**Exercise description**
Produce a copy of every line in the records that holds the string "done".

Start of Records for processing

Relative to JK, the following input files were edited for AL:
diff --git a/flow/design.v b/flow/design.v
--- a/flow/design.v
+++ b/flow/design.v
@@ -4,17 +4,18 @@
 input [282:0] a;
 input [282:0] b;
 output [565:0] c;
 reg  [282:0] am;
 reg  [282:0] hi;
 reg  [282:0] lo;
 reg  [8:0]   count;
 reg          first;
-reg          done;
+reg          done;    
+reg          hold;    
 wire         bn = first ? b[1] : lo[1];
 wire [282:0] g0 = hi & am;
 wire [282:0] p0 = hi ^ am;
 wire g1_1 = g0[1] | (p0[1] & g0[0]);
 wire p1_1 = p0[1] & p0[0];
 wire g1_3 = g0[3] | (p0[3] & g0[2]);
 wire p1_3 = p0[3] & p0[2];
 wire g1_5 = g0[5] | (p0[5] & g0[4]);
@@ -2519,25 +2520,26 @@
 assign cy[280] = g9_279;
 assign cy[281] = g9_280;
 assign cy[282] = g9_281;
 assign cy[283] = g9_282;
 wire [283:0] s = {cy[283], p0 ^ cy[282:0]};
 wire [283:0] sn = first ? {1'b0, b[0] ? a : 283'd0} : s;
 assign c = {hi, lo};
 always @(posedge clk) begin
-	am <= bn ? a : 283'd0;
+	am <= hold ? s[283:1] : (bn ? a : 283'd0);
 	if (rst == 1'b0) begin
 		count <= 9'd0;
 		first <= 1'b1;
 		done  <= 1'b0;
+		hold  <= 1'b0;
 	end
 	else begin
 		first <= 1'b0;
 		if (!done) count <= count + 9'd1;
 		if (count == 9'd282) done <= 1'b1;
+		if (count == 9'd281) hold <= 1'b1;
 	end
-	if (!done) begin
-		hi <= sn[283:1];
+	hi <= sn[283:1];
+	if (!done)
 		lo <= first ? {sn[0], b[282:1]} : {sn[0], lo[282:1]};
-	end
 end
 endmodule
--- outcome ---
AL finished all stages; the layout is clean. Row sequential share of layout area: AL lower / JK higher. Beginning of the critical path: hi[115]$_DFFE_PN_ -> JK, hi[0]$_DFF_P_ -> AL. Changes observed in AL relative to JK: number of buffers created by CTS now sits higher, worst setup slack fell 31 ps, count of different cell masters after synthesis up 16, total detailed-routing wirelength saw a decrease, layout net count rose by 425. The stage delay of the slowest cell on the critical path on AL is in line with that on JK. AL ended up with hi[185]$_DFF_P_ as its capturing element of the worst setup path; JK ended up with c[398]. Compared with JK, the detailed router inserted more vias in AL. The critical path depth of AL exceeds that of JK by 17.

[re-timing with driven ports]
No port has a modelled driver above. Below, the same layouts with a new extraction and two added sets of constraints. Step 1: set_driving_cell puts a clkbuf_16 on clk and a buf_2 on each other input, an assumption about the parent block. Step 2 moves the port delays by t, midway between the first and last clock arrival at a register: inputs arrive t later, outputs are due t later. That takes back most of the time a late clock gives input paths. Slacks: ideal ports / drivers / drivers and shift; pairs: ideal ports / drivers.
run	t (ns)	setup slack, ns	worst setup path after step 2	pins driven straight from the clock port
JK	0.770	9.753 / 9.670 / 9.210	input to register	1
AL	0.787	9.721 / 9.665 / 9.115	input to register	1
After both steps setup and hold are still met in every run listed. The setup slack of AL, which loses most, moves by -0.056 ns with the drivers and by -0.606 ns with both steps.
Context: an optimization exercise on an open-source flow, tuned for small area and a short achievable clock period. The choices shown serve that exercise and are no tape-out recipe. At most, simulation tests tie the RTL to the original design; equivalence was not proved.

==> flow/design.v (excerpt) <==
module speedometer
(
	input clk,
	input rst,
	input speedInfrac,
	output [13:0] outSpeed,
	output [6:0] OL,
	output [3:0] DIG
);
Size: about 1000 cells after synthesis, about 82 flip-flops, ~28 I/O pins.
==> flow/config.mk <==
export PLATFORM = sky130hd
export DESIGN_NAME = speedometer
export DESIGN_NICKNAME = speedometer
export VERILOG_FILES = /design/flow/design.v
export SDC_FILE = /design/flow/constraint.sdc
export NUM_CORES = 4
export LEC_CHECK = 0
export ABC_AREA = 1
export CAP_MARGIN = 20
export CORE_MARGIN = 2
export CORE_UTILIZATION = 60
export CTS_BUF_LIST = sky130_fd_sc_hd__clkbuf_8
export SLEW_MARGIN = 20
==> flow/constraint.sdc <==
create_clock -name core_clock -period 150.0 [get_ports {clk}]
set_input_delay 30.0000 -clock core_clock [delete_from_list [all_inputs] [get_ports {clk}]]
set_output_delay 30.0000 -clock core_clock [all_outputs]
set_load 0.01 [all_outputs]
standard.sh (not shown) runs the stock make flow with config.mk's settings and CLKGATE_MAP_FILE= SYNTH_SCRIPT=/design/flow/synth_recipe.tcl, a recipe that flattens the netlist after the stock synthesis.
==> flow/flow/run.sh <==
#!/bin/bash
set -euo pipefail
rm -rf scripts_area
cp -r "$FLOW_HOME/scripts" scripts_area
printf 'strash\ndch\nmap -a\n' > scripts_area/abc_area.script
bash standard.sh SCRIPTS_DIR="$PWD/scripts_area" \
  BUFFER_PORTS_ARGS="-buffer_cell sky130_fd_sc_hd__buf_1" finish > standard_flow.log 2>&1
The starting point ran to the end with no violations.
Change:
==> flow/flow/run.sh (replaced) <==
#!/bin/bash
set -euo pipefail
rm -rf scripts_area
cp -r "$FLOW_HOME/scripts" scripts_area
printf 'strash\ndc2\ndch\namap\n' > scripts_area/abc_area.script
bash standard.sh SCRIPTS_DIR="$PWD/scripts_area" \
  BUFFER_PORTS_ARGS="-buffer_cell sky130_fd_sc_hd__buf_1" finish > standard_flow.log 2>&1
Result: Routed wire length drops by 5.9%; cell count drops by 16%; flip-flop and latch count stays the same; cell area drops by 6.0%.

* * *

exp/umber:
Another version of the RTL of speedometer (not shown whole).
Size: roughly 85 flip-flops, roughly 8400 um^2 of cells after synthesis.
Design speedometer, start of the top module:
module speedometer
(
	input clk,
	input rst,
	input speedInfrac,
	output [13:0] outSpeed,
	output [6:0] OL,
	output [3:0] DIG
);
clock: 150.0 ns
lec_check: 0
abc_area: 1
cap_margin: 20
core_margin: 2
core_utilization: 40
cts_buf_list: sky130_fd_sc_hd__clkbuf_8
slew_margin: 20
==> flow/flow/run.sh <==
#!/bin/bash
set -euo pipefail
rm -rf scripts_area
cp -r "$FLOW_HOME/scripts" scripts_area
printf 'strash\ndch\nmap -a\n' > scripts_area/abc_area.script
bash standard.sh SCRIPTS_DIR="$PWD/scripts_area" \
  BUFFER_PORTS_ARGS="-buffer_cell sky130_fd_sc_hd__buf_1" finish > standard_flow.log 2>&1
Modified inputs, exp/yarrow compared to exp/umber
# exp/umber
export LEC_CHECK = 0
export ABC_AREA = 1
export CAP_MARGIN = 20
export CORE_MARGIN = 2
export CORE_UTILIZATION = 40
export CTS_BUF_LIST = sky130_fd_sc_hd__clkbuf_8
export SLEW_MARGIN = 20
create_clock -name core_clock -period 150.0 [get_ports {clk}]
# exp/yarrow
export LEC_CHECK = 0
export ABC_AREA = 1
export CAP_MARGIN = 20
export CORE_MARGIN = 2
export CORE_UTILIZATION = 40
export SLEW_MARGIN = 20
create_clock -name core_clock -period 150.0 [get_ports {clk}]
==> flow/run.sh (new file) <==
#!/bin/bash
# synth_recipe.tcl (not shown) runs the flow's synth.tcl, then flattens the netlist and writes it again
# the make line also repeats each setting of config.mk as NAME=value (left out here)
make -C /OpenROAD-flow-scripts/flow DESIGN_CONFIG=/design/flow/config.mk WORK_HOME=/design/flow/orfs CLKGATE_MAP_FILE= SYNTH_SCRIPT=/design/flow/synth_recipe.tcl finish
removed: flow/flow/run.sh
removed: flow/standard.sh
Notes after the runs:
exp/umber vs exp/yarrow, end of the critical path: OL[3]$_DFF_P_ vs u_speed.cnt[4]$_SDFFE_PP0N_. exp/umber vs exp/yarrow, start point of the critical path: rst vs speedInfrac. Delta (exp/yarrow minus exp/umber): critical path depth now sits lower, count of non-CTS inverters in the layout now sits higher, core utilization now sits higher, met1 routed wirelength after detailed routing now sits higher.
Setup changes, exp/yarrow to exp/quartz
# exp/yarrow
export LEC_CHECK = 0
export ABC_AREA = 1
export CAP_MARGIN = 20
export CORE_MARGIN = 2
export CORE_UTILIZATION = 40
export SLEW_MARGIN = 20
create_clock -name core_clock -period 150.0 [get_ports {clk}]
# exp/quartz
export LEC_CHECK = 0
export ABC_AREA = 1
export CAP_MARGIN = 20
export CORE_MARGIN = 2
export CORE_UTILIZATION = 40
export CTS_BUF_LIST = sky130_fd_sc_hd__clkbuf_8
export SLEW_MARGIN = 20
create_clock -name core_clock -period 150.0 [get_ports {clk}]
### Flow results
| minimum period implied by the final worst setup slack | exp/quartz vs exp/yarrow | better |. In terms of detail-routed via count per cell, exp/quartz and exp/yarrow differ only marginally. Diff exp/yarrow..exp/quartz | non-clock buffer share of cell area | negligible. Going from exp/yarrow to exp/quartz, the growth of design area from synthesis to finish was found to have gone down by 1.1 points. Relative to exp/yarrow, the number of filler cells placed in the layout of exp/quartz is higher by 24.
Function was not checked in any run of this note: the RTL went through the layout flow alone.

End of Records for processing

**Solution to this problem**
-reg          done;
+reg          done;    
 		done  <= 1'b0;
 		if (!done) count <= count + 9'd1;
 		if (count == 9'd282) done <= 1'b1;
-	if (!done) begin
+	if (!done)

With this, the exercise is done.